Boakye-Ansah, A.S. Schwartz, K. and M. Zwarteveen. 2019. Unravelling pro-poor water services: what does it mean and why is it so popular? Journal of Water, Sanitation and Hygiene for Development 2019086

Hanjahanja, R., Omuto, C. and E. Biamah. 2018. Comparing Pre-Paid Communal Water Metering and Delegated Management in Urban Poor Setting: Case Studies in Nakuru and Kisumu in Kenya. Current Urban Studies, 6, 483-498.

Heymans, C.; K. Eales,; and Franceys, Richard. 2014. The Limits and Possibilities of Prepaid Water in Urban Africa : Lessons from the Field. World Bank, Washington, DC. © World Bank.
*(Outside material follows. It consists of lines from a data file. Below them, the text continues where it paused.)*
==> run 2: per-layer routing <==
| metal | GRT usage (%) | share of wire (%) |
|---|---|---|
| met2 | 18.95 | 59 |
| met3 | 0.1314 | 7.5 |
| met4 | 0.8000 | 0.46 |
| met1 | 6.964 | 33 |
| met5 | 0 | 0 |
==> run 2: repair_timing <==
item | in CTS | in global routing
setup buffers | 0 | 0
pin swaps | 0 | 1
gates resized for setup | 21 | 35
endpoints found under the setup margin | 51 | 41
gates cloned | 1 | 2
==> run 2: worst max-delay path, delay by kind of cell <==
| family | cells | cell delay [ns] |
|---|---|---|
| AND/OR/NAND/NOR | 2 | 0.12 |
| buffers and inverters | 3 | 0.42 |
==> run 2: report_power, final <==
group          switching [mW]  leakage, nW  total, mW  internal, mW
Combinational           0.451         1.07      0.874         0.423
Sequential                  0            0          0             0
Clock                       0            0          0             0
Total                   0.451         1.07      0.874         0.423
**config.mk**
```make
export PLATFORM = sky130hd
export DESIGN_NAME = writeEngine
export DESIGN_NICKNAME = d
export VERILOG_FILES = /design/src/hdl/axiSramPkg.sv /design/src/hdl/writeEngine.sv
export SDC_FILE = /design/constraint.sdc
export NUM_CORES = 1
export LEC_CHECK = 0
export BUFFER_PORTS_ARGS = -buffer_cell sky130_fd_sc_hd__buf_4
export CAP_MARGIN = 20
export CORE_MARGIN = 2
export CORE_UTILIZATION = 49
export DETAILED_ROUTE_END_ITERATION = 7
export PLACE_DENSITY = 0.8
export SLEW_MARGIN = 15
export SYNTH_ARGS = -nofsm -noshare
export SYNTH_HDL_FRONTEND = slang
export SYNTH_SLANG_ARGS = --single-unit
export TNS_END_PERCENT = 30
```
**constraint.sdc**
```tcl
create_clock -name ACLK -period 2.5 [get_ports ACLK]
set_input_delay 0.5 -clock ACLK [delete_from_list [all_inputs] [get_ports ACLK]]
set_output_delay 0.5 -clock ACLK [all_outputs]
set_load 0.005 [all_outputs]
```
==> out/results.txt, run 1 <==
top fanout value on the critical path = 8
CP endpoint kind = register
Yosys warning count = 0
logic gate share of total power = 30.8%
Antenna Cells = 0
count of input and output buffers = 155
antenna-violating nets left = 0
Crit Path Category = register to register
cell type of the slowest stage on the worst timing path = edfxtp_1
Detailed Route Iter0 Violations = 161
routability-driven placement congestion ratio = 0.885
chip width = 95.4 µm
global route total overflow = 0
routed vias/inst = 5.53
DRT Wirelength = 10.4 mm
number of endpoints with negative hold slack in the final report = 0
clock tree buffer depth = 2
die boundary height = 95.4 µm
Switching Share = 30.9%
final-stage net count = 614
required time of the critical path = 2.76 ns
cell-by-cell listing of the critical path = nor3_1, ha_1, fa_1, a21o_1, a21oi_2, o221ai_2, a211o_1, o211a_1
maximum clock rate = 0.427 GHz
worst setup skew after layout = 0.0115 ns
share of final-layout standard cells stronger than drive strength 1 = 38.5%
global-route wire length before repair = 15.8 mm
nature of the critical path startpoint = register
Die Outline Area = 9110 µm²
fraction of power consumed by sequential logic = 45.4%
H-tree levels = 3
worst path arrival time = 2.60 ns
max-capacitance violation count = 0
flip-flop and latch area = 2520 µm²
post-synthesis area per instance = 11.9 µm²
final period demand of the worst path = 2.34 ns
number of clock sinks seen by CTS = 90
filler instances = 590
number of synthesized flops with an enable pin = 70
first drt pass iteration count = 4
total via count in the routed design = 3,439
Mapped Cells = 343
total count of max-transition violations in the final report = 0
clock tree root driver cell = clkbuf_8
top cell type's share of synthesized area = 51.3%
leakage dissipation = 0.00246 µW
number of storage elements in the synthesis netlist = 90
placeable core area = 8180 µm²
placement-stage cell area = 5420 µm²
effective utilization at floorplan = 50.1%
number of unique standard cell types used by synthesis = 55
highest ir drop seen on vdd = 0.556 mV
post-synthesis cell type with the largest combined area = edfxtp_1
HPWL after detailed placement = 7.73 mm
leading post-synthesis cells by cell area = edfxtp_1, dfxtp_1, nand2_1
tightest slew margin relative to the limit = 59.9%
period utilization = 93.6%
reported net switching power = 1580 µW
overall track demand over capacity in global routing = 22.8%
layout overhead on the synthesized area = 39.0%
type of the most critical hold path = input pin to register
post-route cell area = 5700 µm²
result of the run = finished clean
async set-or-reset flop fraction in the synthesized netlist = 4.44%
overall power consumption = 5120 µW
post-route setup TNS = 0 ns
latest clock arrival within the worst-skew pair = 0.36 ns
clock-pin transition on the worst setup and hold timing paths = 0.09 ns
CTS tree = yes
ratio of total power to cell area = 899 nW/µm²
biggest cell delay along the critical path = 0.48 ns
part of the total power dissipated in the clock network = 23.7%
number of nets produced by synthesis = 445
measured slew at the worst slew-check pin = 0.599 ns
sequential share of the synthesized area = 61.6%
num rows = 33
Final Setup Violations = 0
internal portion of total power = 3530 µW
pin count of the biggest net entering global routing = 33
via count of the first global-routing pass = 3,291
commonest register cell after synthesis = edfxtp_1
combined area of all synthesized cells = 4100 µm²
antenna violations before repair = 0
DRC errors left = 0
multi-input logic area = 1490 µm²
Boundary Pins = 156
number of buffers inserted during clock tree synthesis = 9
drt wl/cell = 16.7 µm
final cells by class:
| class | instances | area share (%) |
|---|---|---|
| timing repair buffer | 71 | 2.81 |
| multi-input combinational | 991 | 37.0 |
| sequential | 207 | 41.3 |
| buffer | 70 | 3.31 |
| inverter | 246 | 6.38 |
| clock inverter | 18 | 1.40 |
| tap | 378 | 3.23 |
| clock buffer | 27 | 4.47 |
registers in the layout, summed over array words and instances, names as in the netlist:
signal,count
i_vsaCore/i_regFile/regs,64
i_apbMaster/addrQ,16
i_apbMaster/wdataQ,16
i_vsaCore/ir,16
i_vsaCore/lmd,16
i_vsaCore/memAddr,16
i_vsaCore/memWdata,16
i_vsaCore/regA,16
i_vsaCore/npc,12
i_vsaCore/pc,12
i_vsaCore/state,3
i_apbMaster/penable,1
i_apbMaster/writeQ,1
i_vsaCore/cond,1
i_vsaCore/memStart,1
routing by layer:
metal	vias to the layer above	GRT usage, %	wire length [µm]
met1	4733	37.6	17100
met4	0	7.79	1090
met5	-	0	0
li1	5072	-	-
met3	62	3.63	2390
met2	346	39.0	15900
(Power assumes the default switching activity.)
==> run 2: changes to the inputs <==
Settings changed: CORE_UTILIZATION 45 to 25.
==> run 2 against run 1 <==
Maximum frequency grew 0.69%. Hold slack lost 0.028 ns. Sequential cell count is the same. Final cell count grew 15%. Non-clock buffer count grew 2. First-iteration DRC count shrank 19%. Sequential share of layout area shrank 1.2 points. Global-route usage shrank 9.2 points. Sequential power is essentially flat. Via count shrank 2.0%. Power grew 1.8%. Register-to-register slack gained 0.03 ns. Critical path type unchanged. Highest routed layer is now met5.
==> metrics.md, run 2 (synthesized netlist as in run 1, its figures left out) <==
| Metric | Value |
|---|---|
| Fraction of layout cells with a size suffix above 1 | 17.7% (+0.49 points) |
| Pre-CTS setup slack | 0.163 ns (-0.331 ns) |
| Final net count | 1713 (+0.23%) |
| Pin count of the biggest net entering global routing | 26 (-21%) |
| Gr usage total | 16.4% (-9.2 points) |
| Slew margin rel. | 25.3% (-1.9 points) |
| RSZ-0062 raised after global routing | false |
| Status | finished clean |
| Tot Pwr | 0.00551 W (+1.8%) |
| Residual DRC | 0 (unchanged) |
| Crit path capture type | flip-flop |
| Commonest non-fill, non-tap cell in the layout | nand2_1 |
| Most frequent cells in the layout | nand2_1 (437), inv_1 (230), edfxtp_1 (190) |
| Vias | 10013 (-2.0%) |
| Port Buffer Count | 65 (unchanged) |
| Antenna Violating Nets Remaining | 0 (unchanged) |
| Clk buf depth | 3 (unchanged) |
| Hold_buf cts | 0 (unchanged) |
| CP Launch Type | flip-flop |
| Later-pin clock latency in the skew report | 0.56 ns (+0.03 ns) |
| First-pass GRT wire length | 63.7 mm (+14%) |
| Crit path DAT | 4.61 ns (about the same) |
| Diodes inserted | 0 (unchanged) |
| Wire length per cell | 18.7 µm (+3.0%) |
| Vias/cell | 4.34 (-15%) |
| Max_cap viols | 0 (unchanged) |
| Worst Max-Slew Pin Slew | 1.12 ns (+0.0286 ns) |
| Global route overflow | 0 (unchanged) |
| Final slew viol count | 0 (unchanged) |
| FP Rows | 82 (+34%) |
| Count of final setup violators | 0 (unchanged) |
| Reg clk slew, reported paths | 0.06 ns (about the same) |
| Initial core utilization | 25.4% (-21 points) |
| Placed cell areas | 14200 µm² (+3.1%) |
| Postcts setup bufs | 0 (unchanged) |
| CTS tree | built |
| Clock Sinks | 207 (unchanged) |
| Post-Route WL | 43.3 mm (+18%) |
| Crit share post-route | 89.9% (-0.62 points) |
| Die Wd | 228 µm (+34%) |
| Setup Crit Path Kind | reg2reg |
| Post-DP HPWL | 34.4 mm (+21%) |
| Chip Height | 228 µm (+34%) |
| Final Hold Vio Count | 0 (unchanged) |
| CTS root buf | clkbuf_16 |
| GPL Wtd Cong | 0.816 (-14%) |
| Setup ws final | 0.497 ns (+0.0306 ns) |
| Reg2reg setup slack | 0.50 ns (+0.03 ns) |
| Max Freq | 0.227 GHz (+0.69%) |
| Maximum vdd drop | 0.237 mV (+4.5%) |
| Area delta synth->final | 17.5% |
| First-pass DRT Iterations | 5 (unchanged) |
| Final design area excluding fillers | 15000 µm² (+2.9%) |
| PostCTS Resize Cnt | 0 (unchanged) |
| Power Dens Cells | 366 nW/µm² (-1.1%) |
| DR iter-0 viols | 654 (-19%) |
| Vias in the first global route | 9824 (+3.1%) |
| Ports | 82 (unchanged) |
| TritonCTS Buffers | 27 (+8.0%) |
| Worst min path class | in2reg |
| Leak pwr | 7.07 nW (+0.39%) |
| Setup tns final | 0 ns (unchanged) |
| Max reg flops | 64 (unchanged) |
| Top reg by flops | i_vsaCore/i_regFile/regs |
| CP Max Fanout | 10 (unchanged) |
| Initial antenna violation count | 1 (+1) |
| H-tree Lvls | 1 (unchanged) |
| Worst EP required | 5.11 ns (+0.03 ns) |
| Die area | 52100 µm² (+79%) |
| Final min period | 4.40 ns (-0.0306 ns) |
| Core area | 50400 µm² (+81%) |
===== config.mk =====
export PLATFORM = sky130hd
export DESIGN_NAME = avmm_cmd_fifo
export DESIGN_NICKNAME = d
export VERILOG_FILES = /design/src/verilog/avmm_bus_pkg.sv /design/src/verilog/avmm_cmd_fifo.sv
export SDC_FILE = /design/constraint.sdc
export NUM_CORES = 1
export LEC_CHECK = 0
export BUFFER_PORTS_ARGS = -buffer_cell sky130_fd_sc_hd__buf_2
export CAP_MARGIN = 10
export CORE_ASPECT_RATIO = 0.7
export CORE_UTILIZATION = 50
export DETAILED_ROUTE_END_ITERATION = 7
export GPL_TIMING_DRIVEN = 0
export PLACE_DENSITY = 0.76
export SYNTH_ARGS = -nofsm -noshare
export SYNTH_HDL_FRONTEND = slang
export SYNTH_SLANG_ARGS = --single-unit

===== constraint.sdc =====
create_clock -name clk -period 4 [get_ports clk]
set_input_delay 0.2 -clock clk [delete_from_list [all_inputs] [get_ports clk]]
set_output_delay 0.2 -clock clk [all_outputs]
set_load 0.1 [all_outputs]

===== src/verilog/avmm_bus_pkg.sv =====
/*
 * Bus-level types shared by the request ports and the memory model.
 * Addresses are word addresses; the memory is 64 words of 32 bits.
 * Writes are single-beat only; read bursts run 1 to 4 beats.
 */
`default_nettype none

package avmm_bus_pkg;

    // ==================================================
    // Memory sizing
    // ==================================================

    localparam int MEM_WORDS   = 64;
    // Cycles from issue of a beat to its response at the memory output
    localparam int MEM_LATENCY = 2;

    // ==================================================
    // Field types
    // ==================================================

    typedef logic [5:0]  addr_t;
    typedef logic [31:0] data_t;
    typedef logic [3:0]  byte_en_t;
    // Beat count, legal range 1 to 4
    typedef logic [2:0]  burst_t;

    typedef enum logic
    {
        OP_READ  = 1'b0,
        OP_WRITE = 1'b1
    } avmm_op_e;

    // ==================================================
    // Command and response words
    // ==================================================

    // One command as presented by a port; burstcount is 1 for a write
    typedef struct packed
    {
        avmm_op_e op;
        addr_t    addr;
        burst_t   burstcount;
        byte_en_t byteenable;
        data_t    writedata;
    } avmm_req_t;

    // One response beat; last marks the final beat of a command
    typedef struct packed
    {
        avmm_op_e op;
        data_t    readdata;
        logic     last;
    } avmm_rsp_t;

endpackage

`default_nettype wire


===== src/verilog/avmm_cmd_fifo.sv =====
/*
 * Two-entry command buffer with push and pop in the same cycle.
 * The caller must not push while full is high.
 */
`timescale 1ns/1ps
`default_nettype none

module avmm_cmd_fifo
    import avmm_bus_pkg::*;
(
    input  logic      clk,
    input  logic      arst_n,
    input  logic      push,
    input  avmm_req_t push_data,
    output logic      full,
    input  logic      pop,
    output avmm_req_t head,
    output logic      not_empty
);

    // Slot 0 is always the head, slot 1 the entry behind it
    avmm_req_t  slot [2];
    logic [1:0] count;

    assign head      = slot[0];
    assign full      = (count == 2'd2);
    assign not_empty = (count != 2'd0);

    // Occupancy count
    always_ff @(posedge clk or negedge arst_n)
    begin
        if (!arst_n)
        begin
            count <= 2'd0;
        end
        else if (push && !pop)
        begin
            count <= count + 2'd1;
        end
        else if (pop && !push)
        begin
            count <= count - 2'd1;
        end
    end

    // Entries move toward slot 0 on a pop
    always_ff @(posedge clk)
    begin
        if (pop)
        begin
            // With two entries the second moves up, otherwise a new push lands on the head
            slot[0] <= (count == 2'd2) ? slot[1] : push_data;
            slot[1] <= push_data;
        end
        else if (push)
        begin
            if (count == 2'd0)
                slot[0] <= push_data;
            else
                slot[1] <= push_data;
        end
    end

endmodule

`default_nettype wire


# Yosys cells after proc, flatten, opt, wreduce, memory -nomap -nowiden
# Memories as Yosys holds them, arrays and structs flattened.
# Index checks and enable logic that the tools add are counted.
# word_totals
register_bits	2
ramBits	92
input_bits	50
mem_count	1
# mem_list
memory	depth	width	read_ports	rd_clocked_by_memory_dff	write_ports	line_no	rtl
slot	2	46	2	0	2	avmm_cmd_fifo.sv:22	avmm_req_t slot [2];
# classes
n_addsub	2
eq_ne	1
n_mux	15
n_bitwise	2
n_reduce_logical	7
# ops
operator	count
46-bit 2-to-1 mux	3
1-bit 2-to-1 mux	10
2-bit 2-to-1 mux	2
2-bit nonzero test	2
2-bit by 1-bit adder with 2-bit output, second input constant	1
2-bit == test, second input constant	1
1-bit logical AND	2
1-bit logical NOT	2
2-bit logical NOT	1
1-bit OR	2
2-bit by 1-bit subtractor with 2-bit output, second input constant	1

# Depth between registers and ports, before layout
# logic_depth
word_depth	6
ltp_mapped	6
mapped_depth_nobuf	5

# Worst setup path before layout
# OpenSTA, ideal clock, no wires.
# synth_timing
path_kind	in2reg
start	input port pop
end	memory slot[0][46] in the netlist's numbering, enable pin
setup_time_ns	0.466
arrival_ns	2.915
required_time_ns	3.534
slack_ns	0.619
stages	4
path_buffers	0
path_cell_list	inv_1 -> ha_1 -> nand3_1 -> o22ai_1
# synth_rtl
item	line_no	rtl
from (decl)	avmm_cmd_fifo.sv:16	input logic pop,
to (decl)	avmm_cmd_fifo.sv:22	

==> reports/qor.txt <==
Type of the worst setup path -> reg -> reg
FF-to-FF path depth -> 4
Yosys cell types -> 16
TritonRoute pass-1 iters -> 4
GRT Util Overall -> 16.1%
Crit path DAT -> 1.90 ns
# DRC -> 0
Worst path required time -> 4.03 ns
Vias in the first global route -> 2083
Met3 WL post-DR -> 432 microns
Startpoint Class -> flop
Hold depth -> 1
Root Buffer -> clkbuf_16
Uppermost layer routed -> met4
DR vias -> 1983
Clock sink total -> 94
I/O Buffers -> 97
Full die area -> 0.00841 sq mm
Yosys top cell by area -> edfxtp_1
Vias per cell -> 4.73
Worst Hold Class -> in -> reg
Status -> finished clean
Max Transition Viols Final -> 0
Layout cell share with drive strength beyond 1 -> 66.7%
Cts bufs inserted -> 9
Post-Synthesis Cells -> 205
Nets -> 368
Share of flip-flops with an asynchronous set or reset -> 2.13%
CP max FO -> 26
Metal-1 WL -> 2870 microns
FP Rows -> 26
CP endpoint kind -> flop
WL/cell -> 14.7 microns
Initial antenna violation count -> 0
Fin. Hold Viols -> 0
Overflow after GRT -> 0
WHS Endpoint -> slot[0][78]
Commonest non-fill, non-tap cell in the layout -> buf_2
PD cells -> 785 mW/mm^2
Post-synth EDFFs -> 92
Largest cells by area after synthesis -> edfxtp_1, mux2_4, buf_4
Worst slew margin -> 61.9%
Top FF cell, synth -> edfxtp_1
Final WL -> 6160 microns
Average size of a mapped cell -> 19.6 sq um
Worst slew pin tran -> 0.570 ns
CTS tree -> done
Cts repair resizes -> 0
Worst Skew -> 0.00609 ns
RSZ-0062 raised after global routing -> no
Routability cong. -> 0.645
YS warnings -> 0
Crit path time final -> 1.87 ns
R2r endpoint -> slot[0][41]
Initial drt markers -> 50
# Post-CTS Setup Buffers -> 0
Wire length on met2 -> 2770 microns
Area Overhead vs Synth -> 25.2%
Post-DRT Antenna Nets -> 0
R2r setup slk -> 2.13 ns
Most frequent cells in the layout -> buf_2, edfxtp_1, buf_4
Largest net degree at the start of global routing -> 27
Worst reg2reg startpoint -> count[0]
Synth Net Count -> 256
Hold path start -> push_data[32]
Ports -> 98
Core Region -> 0.00755 sq mm
Power, Total -> 3950 uW
Die X -> 109 microns
Max cap viols -> 0
Flops & latches, synth -> 94
H-tree lvl count -> 3
Setup TNS -> 0 ns
Initial Utilization -> 53.3%
Final period util -> 46.6%
Post-DP HPWL -> 4330 microns
Fmax -> 536 MHz
Final setup violation count -> 0
Die H -> 77.0 microns
Filler cell count -> 549
Leak -> 0.00211 uW
CTS max path bufs -> 2
Worst skew pair latency -> 0.33 ns
Top cell type's share of synthesized area -> 68.7%
Worst vdd ir -> 0.457 mV
Post-Syn Area -> 0.00402 sq mm
Ant diodes -> 0
Sequential cell area fraction in the yosys report -> 69.9%
Reg clk slew, reported paths -> 0.06 ns
Post-CTS Hold Buffers -> 1
Global-route wire length before repair -> 9950 microns
[cell usage after synthesis (2+ instances only)]
master / number
buf_12: 5
buf_4: 46
dfrtp_1: 2
edfxtp_1: 92
inv_1: 2
mux2_2: 6
mux2_4: 40
nand2_1: 2
nor2_1: 2
xor2_1: 2
[how the worst max path moves through the flow]
stage,endpoint,from,cells past startpoint
3_5_place_dp,slot[0][85],pop,7
5_1_grt,slot[0][1],count[0],4
4_1_cts,slot[0][37],count[0],4
2_1_floorplan,slot[0][46],pop,4
6_report,slot[0][41],count[0],4
3_3_place_gp,slot[0][47],pop,5
[kinds of logic after synthesis]
family | Yosys count | synth area share, %
flip-flops | 94 | 69.9
buffers and inverters | 53 | 11.3
multiplexers | 46 | 16.6
AND/OR/NAND/NOR | 7 | 1.06
XOR/XNOR | 3 | 0.654
AO/OA/AOI/OAI | 1 | 0.156
adder cells (fa/ha/maj) | 1 | 0.311
[power breakdown]
group	total, uW	internal [uW]	switching, uW
Combinational	1730	542	1190
Sequential	1350	1300	51.0
Clock	874	543	331
Total	3950	2380	1570
[per-stage QoR]
| stage | cell area (sq um) | instances | hold WS [ns] | utilization [%] | setup slack (ns) |
|---|---|---|---|---|---|
| 2_1_floorplan | 4020 | 205 | -0.0956 | - | 0.619 |
| 3_3_place_gp | 4630 | 400 | -0.00910 | 61.3 | -0.621 |
| 3_5_place_dp | 4720 | 403 | -0.00732 | 62.5 | 1.85 |
| 4_1_cts | 5040 | 419 | 0.0440 | 66.7 | 2.12 |
| 5_1_grt | 5040 | 419 | 0.0385 | 66.7 | 1.96 |
| 6_report | 5040 | 419 | 0.0548 | 66.7 | 2.13 |
[area by class of cell]
class	count	area [sq um]	area share [%]
buffer	51	445	8.84
clock inverter	4	72.6	1.44
clock buffer	11	233	4.62
multi-input combinational	58	772	15.3
timing repair buffer	101	571	11.3
sequential	94	2810	55.9
tap	98	123	2.43
inverter	2	7.51	0.149
[critical path, stage by stage, from the launching register on]
cell	delay [ns]
dfrtp_1	0.43
nor2_1	0.27
nand2_1	0.13
nand2_2	0.45
buf_12	0.27
[flip-flops by register name, indices dropped and copies added, names as in the netlist]
register  flops
slot         92
count         2
[per-layer routing]
layer  global-route usage (%)  vias to the layer above
li1                         -                      939
met2                     24.6                       70
met3                     5.70                       10
met4                     6.40                        0
met1                     21.0                      964
met5                        0                        -
(Power assumes the default switching activity.)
The results of these studies is nuanced and mixed. Prepaid meters are but one of many elements of strategies to expand services to low-income areas, whilst allowing utilities to remain financially viable (as argued in the paper of Boakye-Ansah and Heymans). They are definitely a magic bullet. They are often preferred by consumers, as it avoids them building up large water bills or getting into debt. But, they also do limit the quantities of water that people consume and in that sense may be excluding, as Boakye-Ansah make clear. So, they are not by definition pro-poor. They may not even always make sense form a utility point of view, as there are big capital and operational costs associated with installing meters, and reading those on a regular basis. Whether the benefits outweigh the costs depends on a large number of factors (e.g. whether they are installed for household connections, public standposts or kiosks), and how they fit into broader strategies of the utilities. I have not come across cases of prepaid meters in community-managed schemes. All cases are from utilities.